Duncan and Jan Thomson have taken the most despised four-letter word in the Murray-Darling Basin and turned it into gourmet fare.
Story By Sheridan Rogers
Duncan Thomson has the Midas touch. Like the fabled king, he has turned something worthless – underground saline water near Mildura, Vic – into something worthwhile: flavourful pink gourmet salt flakes.
Just six years ago, he and his wife Jan launched the Murray River Salt label at the 2002 Fine Foods Australia exhibition and began selling their gourmet salt flakes at local farmers’ markets. Now they’re shipping all over the world to countries as diverse as the US, Canada, Japan, Switzerland, China, Dubai, Sweden and Italy where their fabulous pink flakes grace the tables of leading restaurants and gourmands.

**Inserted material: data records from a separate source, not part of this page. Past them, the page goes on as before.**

$ cat src/rtl/cpu_pkg.sv
// Package: cpu_pkg
// Purpose: shared definitions for the hiddenCPU sequencer slice.
//   - ALU opcode constants and the LDI mode encoding
//   - instruction field bit positions
//   - sequencer state encoding
//   - decode helper that recognises the two-byte LDI instruction
package cpu_pkg;

  // ALU opcodes carried in instruction bits [7:6]
  localparam logic [1:0] OP_ADD = 2'd0;
  localparam logic [1:0] OP_SUB = 2'd1;
  localparam logic [1:0] OP_XOR = 2'd2;
  localparam logic [1:0] OP_MOV = 2'd3;

  // Mode value that turns OP_MOV into a load-immediate
  localparam logic [1:0] MODE_LDI = 2'b11;

  // Instruction field bit positions
  localparam int OPC_HI  = 7;
  localparam int OPC_LO  = 6;
  localparam int RD_HI   = 5;
  localparam int RD_LO   = 4;
  localparam int RS_HI   = 3;
  localparam int RS_LO   = 2;
  localparam int MODE_HI = 1;
  localparam int MODE_LO = 0;

  // Sequencer states
  typedef enum logic [2:0] {
    ST_FETCH     = 3'd0,
    ST_FETCH_IMM = 3'd1,
    ST_DECODE    = 3'd2,
    ST_EXECUTE   = 3'd3,
    ST_WRITEBACK = 3'd4
  } state_t;

  // True when the instruction byte is LDI (a second, immediate byte follows)
  function automatic logic is_ldi(input logic [7:0] instr);
    return (instr[OPC_HI:OPC_LO] == OP_MOV) && (instr[MODE_HI:MODE_LO] == MODE_LDI);
  endfunction

endpackage

$ cat src/rtl/regfile_4x8.sv
// Module: regfile_4x8
// Purpose: four 8-bit architectural registers.
// Ports:
//   clk, rst      - clock, synchronous active-high reset (all entries -> REG_RST)
//   ra0, ra1      - read addresses; rd0, rd1 are combinational read data
//   we, wa, wd    - synchronous write enable / address / data
module regfile_4x8 #(
  parameter logic [7:0] REG_RST = 8'h00
) (
  input  logic       clk,
  input  logic       rst,
  input  logic [1:0] ra0,
  input  logic [1:0] ra1,
  output logic [7:0] rd0,
  output logic [7:0] rd1,
  input  logic       we,
  input  logic [1:0] wa,
  input  logic [7:0] wd
);

  logic [7:0] regs_r [4];

  // Register storage: reset all entries, otherwise single write port
  always_ff @(posedge clk) begin
    if (rst) begin
      for (int i = 0; i < 4; i++) begin
        regs_r[i] <= REG_RST;
      end
    end else if (we) begin
      regs_r[wa] <= wd;
    end
  end

  assign rd0 = regs_r[ra0];
  assign rd1 = regs_r[ra1];

endmodule

$ cat src/rtl/cpu_sequencer.sv
// Module: cpu_sequencer
// Purpose: fetch / decode / writeback control stage of the hiddenCPU. Fetches
//   instruction bytes over a valid/ready interface, owns the register file and
//   the program counter, drives the external ALU from registered operands and
//   commits the registered ALU result, flags, branches and toggle.
// Ports:
//   clk, rst                    - clock, synchronous active-high reset
//   instr_in/instr_valid/instr_ready - instruction byte handshake
//   pc                          - address of the next byte to fetch
//   alu_opcode/alu_addrs/alu_d0/alu_d1 - ALU drive (held stable between uses)
//   alu_dout/alu_carry/alu_borrow      - ALU result and arithmetic flags
//   alu_bcf/alu_bbf/alu_buc/alu_toggle - ALU branch and toggle requests
//   carry_flag/borrow_flag      - architectural flags
//   toggle_out                  - toggle flip-flop
//   busy                        - high whenever the sequencer is not in FETCH
module cpu_sequencer
  import cpu_pkg::*;
#(
  parameter int         PC_W    = 8,
  parameter logic [7:0] REG_RST = 8'h00
) (
  input  logic            clk,
  input  logic            rst,
  input  logic [7:0]      instr_in,
  input  logic            instr_valid,
  output logic            instr_ready,
  output logic [PC_W-1:0] pc,
  output logic [1:0]      alu_opcode,
  output logic [3:0]      alu_addrs,
  output logic [7:0]      alu_d0,
  output logic [7:0]      alu_d1,
  input  logic [7:0]      alu_dout,
  input  logic            alu_carry,
  input  logic            alu_borrow,
  input  logic            alu_bcf,
  input  logic            alu_bbf,
  input  logic            alu_buc,
  input  logic            alu_toggle,
  output logic            carry_flag,
  output logic            borrow_flag,
  output logic            toggle_out,
  output logic            busy
);

  state_t state_r;
  state_t state_next_s;

  logic [PC_W-1:0] pc_r;
  logic [7:0]      instr_r;
  logic [7:0]      imm_r;
  logic [7:0]      op0_r;
  logic [7:0]      op1_r;
  logic [7:0]      res_r;
  logic            alu_carry_r;
  logic            alu_borrow_r;
  logic            bcf_r;
  logic            bbf_r;
  logic            buc_r;
  logic            tog_r;
  logic            carry_flag_r;
  logic            borrow_flag_r;
  logic            toggle_r;

  logic            ready_s;
  logic            busy_s;
  logic            rf_we_s;
  logic            hs_s;
  logic            take_s;
  logic [7:0]      rf_rd0_s;
  logic [7:0]      rf_rd1_s;
  logic [PC_W-1:0] pc_one_s;
  logic [PC_W-1:0] pc_target_s;
  logic [PC_W+7:0] res_ext_s;

  assign pc_one_s = {{(PC_W-1){1'b0}}, 1'b1};

  // Branch target is the low PC_W bits of the zero-extended result
  assign res_ext_s   = {{PC_W{1'b0}}, res_r};
  assign pc_target_s = res_ext_s[PC_W-1:0];

  // Flags are the values before this instruction's own flag update
  assign take_s = buc_r | (bcf_r & carry_flag_r) | (bbf_r & borrow_flag_r);

  assign hs_s = instr_valid & ready_s;

  regfile_4x8 #(
    .REG_RST (REG_RST)
  ) u_rf (
    .clk (clk),
    .rst (rst),
    .ra0 (instr_r[RD_HI:RD_LO]),
    .ra1 (instr_r[RS_HI:RS_LO]),
    .rd0 (rf_rd0_s),
    .rd1 (rf_rd1_s),
    .we  (rf_we_s),
    .wa  (instr_r[RD_HI:RD_LO]),
    .wd  (res_r)
  );

  // State register
  always_ff @(posedge clk) begin
    if (rst) begin
      state_r <= ST_FETCH;
    end else begin
      state_r <= state_next_s;
    end
  end

  // Next-state logic
  always_comb begin
    state_next_s = state_r;
    case (state_r)
      ST_FETCH: begin
        if (hs_s) begin
          state_next_s = is_ldi(instr_in) ? ST_FETCH_IMM : ST_DECODE;
        end else begin
          state_next_s = ST_FETCH;
        end
      end
      ST_FETCH_IMM: begin
        if (hs_s) begin
          state_next_s = ST_DECODE;
        end else begin
          state_next_s = ST_FETCH_IMM;
        end
      end
      ST_DECODE:    state_next_s = ST_EXECUTE;
      ST_EXECUTE:   state_next_s = ST_WRITEBACK;
      ST_WRITEBACK: state_next_s = ST_FETCH;
      default:      state_next_s = ST_FETCH;
    endcase
  end

  // State-decoded outputs: handshake ready, busy, register write enable
  always_comb begin
    ready_s = 1'b0;
    busy_s  = 1'b1;
    rf_we_s = 1'b0;
    case (state_r)
      ST_FETCH: begin
        ready_s = 1'b1;
        busy_s  = 1'b0;
      end
      ST_FETCH_IMM: begin
        ready_s = 1'b1;
      end
      ST_WRITEBACK: begin
        // A taken branch or a toggle suppresses the register write
        rf_we_s = ~take_s & ~tog_r;
      end
      default: begin
        ready_s = 1'b0;
      end
    endcase
  end

  // Datapath: fetch latches, operand latches, ALU capture, commit
  always_ff @(posedge clk) begin
    if (rst) begin
      pc_r          <= '0;
      instr_r       <= 8'h00;
      imm_r         <= 8'h00;
      op0_r         <= 8'h00;
      op1_r         <= 8'h00;
      res_r         <= 8'h00;
      alu_carry_r   <= 1'b0;
      alu_borrow_r  <= 1'b0;
      bcf_r         <= 1'b0;
      bbf_r         <= 1'b0;
      buc_r         <= 1'b0;
      tog_r         <= 1'b0;
      carry_flag_r  <= 1'b0;
      borrow_flag_r <= 1'b0;
      toggle_r      <= 1'b0;
    end else begin
      case (state_r)
        ST_FETCH: begin
          if (hs_s) begin
            instr_r <= instr_in;
            pc_r    <= pc_r + pc_one_s;
          end
        end
        ST_FETCH_IMM: begin
          if (hs_s) begin
            imm_r <= instr_in;
            pc_r  <= pc_r + pc_one_s;
          end
        end
        ST_DECODE: begin
          // MOV/branch sources its value from rs; LDI from the immediate
          if (is_ldi(instr_r)) begin
            op0_r <= imm_r;
          end else if (instr_r[OPC_HI:OPC_LO] == OP_MOV) begin
            op0_r <= rf_rd1_s;
          end else begin
            op0_r <= rf_rd0_s;
          end
          op1_r <= rf_rd1_s;
        end
        ST_EXECUTE: begin
          res_r        <= alu_dout;
          alu_carry_r  <= alu_carry;
          alu_borrow_r <= alu_borrow;
          bcf_r        <= alu_bcf;
          bbf_r        <= alu_bbf;
          buc_r        <= alu_buc;
          tog_r        <= alu_toggle;
        end
        ST_WRITEBACK: begin
          if (take_s) begin
            pc_r <= pc_target_s;
          end else if (tog_r) begin
            toggle_r <= ~toggle_r;
          end
          case (instr_r[OPC_HI:OPC_LO])
            OP_ADD:  carry_flag_r  <= alu_carry_r;
            OP_SUB:  borrow_flag_r <= alu_borrow_r;
            default: begin
            end
          endcase
        end
        default: begin
        end
      endcase
    end
  end

  // Ready is forced low while reset is asserted
  assign instr_ready = ready_s & ~rst;
  assign busy        = busy_s;
  assign pc          = pc_r;
  assign alu_opcode  = instr_r[OPC_HI:OPC_LO];
  assign alu_addrs   = instr_r[RD_HI:RS_LO];
  assign alu_d0      = op0_r;
  assign alu_d1      = op1_r;
  assign carry_flag  = carry_flag_r;
  assign borrow_flag = borrow_flag_r;
  assign toggle_out  = toggle_r;

endmodule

“Since we started producing the gourmet salt flakes in late 2002, the business has grown 600-700 percent,” Duncan says. “Now we’re looking at sending container loads, not just pallets.”
The company – called SunSalt – won the prestigious Engineers Australia National Salinity Prize in 2004 for its efforts towards salinity reduction. SunSalt also won the award for Most Consistent Product at the Vogue Entertainment & Travel Produce Awards last year.
It’s an outstanding success story at a time when salt is the most despised four-letter word in the Murray-Darling Basin and one of the most serious environmental problems threatening the future of industry, agriculture and domestic water use in south-eastern Australia.
“Environmentally, it’s really positive because the government authorities divert 80,000 tonnes of salt per annum into the Mourquong Basin, which would otherwise enter the Murray River,” Duncan says. “But if the product wasn’t what people wanted, it wouldn’t have taken off.
“At first, we weren’t even sure we could produce flake salt because there was little information or expertise to draw on in Australia. When we started looking at inland salt as a product for table consumption, it was widely considered inferior to sea salt because of the degree of mineralisation. It took us about 18 months to develop the crystals the right way.”
They began by baking trays of brine on their stove at home. “I’d always had a hunch that there had to be a culinary market,” Jan says. “So we started experimenting at home and went from there with help from the CSIRO’s minerals division.”